* _EXERCISE INPUT_
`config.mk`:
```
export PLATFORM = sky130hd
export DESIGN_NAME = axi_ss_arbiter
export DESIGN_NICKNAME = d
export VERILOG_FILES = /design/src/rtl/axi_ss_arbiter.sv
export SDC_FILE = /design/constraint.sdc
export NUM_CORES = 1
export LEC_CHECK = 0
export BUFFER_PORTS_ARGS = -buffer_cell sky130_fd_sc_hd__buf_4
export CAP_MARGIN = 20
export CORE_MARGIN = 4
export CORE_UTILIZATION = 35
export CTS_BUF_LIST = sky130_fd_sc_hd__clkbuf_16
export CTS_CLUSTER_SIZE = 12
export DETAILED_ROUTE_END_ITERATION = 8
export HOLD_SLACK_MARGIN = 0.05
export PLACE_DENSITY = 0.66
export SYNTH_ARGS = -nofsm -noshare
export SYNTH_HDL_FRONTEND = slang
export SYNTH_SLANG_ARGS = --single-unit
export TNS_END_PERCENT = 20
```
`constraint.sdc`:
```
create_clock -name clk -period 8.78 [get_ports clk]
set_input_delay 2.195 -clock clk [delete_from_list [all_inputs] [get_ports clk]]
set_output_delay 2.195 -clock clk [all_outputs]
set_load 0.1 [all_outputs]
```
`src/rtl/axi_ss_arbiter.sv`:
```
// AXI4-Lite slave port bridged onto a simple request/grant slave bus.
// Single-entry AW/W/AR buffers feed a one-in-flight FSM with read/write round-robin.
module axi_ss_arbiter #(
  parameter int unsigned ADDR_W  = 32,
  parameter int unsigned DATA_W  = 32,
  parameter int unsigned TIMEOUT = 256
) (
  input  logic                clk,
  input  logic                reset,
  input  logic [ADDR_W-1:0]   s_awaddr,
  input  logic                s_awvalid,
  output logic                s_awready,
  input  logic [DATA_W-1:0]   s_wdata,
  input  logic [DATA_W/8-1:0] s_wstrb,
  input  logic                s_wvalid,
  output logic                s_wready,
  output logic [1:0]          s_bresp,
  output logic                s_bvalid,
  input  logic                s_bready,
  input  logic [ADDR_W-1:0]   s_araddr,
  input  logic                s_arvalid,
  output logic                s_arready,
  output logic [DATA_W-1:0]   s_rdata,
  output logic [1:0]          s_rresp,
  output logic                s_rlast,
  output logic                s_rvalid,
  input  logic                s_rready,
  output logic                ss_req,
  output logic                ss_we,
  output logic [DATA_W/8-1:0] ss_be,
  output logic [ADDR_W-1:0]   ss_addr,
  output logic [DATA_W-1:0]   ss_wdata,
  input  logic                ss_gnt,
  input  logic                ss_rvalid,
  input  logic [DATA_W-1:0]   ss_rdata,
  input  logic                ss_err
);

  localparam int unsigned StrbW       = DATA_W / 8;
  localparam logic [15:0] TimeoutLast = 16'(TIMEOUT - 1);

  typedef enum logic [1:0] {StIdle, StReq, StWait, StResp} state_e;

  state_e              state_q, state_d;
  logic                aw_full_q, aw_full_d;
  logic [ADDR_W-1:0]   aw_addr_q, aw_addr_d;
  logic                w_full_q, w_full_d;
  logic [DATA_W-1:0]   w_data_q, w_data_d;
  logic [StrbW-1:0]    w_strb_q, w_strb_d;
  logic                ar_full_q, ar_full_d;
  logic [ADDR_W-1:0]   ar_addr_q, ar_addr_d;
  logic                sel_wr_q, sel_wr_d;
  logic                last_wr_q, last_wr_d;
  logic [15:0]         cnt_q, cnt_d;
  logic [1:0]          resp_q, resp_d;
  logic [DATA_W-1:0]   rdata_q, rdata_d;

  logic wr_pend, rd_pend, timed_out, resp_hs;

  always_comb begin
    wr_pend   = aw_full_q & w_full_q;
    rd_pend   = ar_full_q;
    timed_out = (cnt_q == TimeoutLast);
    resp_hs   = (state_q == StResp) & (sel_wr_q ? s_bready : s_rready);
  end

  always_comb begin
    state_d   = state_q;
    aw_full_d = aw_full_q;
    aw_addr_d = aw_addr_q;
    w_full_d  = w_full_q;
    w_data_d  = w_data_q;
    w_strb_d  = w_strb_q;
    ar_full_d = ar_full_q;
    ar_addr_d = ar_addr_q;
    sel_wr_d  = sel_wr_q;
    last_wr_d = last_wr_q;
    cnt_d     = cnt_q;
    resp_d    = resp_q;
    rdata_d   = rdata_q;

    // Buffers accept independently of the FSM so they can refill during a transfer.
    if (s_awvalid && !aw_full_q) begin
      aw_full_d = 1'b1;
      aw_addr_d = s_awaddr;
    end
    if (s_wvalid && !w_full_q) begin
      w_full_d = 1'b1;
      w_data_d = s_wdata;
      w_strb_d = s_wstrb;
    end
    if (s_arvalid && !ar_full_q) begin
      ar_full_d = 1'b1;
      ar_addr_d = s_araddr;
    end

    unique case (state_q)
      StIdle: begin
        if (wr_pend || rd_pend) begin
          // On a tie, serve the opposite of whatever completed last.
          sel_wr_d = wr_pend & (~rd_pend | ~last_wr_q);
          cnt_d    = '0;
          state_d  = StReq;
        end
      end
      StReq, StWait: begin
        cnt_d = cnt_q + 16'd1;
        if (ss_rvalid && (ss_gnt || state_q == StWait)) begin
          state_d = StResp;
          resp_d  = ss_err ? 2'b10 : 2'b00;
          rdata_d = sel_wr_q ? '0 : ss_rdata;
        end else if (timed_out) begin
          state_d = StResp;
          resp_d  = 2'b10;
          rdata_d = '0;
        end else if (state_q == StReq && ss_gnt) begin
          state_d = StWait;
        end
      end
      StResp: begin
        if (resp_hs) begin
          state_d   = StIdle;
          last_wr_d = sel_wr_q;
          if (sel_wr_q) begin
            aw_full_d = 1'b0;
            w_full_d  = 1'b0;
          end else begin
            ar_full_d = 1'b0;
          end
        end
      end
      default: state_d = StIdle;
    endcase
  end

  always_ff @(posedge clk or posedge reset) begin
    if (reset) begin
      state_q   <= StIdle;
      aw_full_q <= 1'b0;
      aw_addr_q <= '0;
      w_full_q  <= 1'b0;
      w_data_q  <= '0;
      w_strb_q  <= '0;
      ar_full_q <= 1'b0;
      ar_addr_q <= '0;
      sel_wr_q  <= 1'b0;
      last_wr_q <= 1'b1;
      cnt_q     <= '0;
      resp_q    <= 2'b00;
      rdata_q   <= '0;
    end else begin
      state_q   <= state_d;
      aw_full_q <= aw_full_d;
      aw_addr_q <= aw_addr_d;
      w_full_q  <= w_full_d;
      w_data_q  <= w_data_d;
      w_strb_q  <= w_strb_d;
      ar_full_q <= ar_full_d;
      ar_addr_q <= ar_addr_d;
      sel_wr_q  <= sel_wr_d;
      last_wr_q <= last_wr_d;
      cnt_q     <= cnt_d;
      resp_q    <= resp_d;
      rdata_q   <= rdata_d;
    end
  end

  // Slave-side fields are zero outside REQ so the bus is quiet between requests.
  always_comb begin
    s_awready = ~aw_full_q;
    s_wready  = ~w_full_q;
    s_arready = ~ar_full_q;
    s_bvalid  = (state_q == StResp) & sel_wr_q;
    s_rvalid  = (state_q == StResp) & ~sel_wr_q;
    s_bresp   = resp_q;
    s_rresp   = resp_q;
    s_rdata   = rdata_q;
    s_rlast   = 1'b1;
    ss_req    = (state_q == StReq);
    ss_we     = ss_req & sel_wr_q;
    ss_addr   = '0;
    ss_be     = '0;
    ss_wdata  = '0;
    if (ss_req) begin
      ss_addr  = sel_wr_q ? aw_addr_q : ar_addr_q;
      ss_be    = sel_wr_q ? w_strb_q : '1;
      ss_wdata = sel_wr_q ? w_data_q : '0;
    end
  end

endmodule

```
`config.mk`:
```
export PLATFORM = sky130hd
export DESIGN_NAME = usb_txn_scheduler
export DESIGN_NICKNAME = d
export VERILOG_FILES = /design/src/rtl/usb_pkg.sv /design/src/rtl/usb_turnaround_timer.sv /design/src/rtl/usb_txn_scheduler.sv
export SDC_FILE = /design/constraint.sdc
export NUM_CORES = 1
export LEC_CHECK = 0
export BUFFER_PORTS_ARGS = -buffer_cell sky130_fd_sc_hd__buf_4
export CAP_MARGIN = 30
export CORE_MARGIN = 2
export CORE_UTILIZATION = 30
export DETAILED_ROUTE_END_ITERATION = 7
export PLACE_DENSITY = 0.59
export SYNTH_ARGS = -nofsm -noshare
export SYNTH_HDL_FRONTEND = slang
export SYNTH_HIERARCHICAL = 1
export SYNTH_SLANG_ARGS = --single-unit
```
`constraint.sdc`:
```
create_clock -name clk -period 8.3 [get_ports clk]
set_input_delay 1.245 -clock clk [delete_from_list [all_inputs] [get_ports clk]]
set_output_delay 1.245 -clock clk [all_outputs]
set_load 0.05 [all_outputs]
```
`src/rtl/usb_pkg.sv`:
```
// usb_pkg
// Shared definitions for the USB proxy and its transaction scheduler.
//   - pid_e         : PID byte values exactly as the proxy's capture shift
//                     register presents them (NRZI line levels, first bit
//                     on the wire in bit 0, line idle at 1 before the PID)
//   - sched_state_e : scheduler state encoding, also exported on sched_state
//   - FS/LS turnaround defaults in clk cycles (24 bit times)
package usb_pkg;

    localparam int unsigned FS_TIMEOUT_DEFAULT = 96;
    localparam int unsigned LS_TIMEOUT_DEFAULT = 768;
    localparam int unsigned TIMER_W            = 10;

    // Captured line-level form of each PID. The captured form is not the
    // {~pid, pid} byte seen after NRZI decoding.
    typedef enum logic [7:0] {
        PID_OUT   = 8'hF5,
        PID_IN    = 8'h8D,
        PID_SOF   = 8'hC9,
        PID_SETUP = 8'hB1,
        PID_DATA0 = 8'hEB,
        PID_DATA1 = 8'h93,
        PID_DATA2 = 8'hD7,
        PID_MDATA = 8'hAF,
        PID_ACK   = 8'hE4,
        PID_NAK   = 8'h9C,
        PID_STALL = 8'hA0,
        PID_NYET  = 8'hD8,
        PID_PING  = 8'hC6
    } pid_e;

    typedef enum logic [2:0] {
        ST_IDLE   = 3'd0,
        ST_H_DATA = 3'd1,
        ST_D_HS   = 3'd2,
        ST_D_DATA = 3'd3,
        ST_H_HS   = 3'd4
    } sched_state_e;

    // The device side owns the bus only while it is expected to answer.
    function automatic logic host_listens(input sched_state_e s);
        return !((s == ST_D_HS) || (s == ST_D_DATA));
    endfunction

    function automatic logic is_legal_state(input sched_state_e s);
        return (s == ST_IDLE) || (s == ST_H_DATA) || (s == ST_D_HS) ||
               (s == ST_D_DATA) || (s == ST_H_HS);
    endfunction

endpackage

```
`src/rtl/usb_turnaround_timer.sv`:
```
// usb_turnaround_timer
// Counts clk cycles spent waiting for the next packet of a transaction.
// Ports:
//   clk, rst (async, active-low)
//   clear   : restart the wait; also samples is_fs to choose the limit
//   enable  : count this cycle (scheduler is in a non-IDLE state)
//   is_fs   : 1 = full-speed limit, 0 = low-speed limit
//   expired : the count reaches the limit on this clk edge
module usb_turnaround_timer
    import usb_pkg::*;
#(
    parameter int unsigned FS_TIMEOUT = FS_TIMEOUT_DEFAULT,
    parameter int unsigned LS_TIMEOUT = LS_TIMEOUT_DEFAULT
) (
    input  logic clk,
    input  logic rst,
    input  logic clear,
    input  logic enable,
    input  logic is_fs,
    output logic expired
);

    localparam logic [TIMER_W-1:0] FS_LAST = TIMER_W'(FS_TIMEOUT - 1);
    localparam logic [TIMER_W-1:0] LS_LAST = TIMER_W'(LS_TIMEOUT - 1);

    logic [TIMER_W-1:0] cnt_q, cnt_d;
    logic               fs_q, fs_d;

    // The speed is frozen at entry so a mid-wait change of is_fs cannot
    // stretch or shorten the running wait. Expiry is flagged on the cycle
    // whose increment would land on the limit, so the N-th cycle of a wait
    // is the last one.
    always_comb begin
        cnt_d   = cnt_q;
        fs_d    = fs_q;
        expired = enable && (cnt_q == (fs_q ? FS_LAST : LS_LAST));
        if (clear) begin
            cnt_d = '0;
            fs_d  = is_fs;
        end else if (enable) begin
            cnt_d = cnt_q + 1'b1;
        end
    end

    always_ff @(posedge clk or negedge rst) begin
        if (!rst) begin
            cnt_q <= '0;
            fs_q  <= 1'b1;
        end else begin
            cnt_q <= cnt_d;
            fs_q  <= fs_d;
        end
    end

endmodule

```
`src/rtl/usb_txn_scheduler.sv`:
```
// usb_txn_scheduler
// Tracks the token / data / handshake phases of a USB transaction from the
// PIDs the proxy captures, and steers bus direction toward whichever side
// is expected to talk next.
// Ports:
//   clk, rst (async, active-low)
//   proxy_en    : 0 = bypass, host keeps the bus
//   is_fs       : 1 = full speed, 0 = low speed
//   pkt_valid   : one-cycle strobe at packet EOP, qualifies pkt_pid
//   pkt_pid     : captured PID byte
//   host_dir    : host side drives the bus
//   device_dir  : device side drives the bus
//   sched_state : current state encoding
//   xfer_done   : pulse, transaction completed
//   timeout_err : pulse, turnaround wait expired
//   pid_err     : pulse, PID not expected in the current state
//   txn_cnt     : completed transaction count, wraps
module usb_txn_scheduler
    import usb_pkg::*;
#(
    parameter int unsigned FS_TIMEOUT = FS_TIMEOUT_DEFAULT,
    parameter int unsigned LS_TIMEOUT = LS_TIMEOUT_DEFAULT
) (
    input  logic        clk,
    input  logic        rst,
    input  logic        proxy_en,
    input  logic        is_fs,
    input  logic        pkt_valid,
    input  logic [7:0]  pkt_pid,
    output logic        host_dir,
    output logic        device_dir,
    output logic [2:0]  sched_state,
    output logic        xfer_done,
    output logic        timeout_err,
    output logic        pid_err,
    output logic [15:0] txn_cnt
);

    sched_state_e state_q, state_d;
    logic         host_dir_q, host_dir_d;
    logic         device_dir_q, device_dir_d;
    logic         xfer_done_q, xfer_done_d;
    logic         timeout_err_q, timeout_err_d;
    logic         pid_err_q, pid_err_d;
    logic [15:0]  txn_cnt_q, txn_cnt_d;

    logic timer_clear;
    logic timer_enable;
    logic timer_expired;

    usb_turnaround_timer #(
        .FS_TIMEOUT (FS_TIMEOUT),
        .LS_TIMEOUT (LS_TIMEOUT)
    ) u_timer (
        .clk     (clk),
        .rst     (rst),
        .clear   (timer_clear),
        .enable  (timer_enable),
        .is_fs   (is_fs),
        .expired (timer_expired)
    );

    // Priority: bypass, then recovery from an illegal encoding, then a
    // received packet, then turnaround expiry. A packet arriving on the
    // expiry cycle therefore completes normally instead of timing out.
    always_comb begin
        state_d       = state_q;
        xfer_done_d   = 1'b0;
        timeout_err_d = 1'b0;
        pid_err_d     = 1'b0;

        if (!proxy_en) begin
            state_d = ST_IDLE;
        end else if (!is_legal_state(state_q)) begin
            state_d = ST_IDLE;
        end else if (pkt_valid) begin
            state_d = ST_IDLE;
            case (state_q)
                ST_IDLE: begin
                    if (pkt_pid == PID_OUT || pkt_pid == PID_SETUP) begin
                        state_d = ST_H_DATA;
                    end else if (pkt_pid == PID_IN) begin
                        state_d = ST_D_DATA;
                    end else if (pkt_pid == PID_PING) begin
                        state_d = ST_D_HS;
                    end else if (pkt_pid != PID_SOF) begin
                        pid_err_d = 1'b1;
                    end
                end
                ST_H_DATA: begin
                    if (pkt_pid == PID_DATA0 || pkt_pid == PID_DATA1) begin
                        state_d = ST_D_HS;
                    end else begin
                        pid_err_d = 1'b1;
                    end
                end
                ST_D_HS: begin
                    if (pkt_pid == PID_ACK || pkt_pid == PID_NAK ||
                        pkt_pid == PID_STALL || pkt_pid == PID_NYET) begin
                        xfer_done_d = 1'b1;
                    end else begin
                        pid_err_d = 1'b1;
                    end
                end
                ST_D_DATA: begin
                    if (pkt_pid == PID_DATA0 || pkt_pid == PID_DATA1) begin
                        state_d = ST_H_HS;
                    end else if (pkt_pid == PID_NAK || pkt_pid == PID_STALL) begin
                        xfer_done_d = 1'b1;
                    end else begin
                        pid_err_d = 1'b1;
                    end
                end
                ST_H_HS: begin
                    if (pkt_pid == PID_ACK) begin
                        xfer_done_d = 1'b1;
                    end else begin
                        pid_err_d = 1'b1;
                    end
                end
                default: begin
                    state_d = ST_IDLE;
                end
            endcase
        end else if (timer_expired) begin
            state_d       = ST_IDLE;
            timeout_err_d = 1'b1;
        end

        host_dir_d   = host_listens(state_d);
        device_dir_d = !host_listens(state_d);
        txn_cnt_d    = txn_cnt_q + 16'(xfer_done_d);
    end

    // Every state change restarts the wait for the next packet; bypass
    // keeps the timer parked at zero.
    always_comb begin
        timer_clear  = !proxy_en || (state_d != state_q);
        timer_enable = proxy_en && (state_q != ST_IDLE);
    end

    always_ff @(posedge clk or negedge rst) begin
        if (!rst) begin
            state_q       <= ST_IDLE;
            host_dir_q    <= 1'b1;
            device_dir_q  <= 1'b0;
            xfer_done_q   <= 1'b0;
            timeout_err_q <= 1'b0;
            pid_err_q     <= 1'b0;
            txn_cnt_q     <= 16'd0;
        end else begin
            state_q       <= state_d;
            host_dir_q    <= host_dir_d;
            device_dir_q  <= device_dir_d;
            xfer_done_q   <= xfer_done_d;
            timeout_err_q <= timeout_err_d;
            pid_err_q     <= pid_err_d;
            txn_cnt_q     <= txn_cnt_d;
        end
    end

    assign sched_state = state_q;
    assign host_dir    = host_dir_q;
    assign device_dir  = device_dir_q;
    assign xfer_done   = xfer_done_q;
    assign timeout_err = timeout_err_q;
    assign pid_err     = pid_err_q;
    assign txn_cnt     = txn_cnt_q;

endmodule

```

* _EXERCISE BRIEF_
Your task is to find every line above containing the word "return" and copy it.

* _SOLUTION FOR THIS PROBLEM_
        return !((s == ST_D_HS) || (s == ST_D_DATA));
        return (s == ST_IDLE) || (s == ST_H_DATA) || (s == ST_D_HS) ||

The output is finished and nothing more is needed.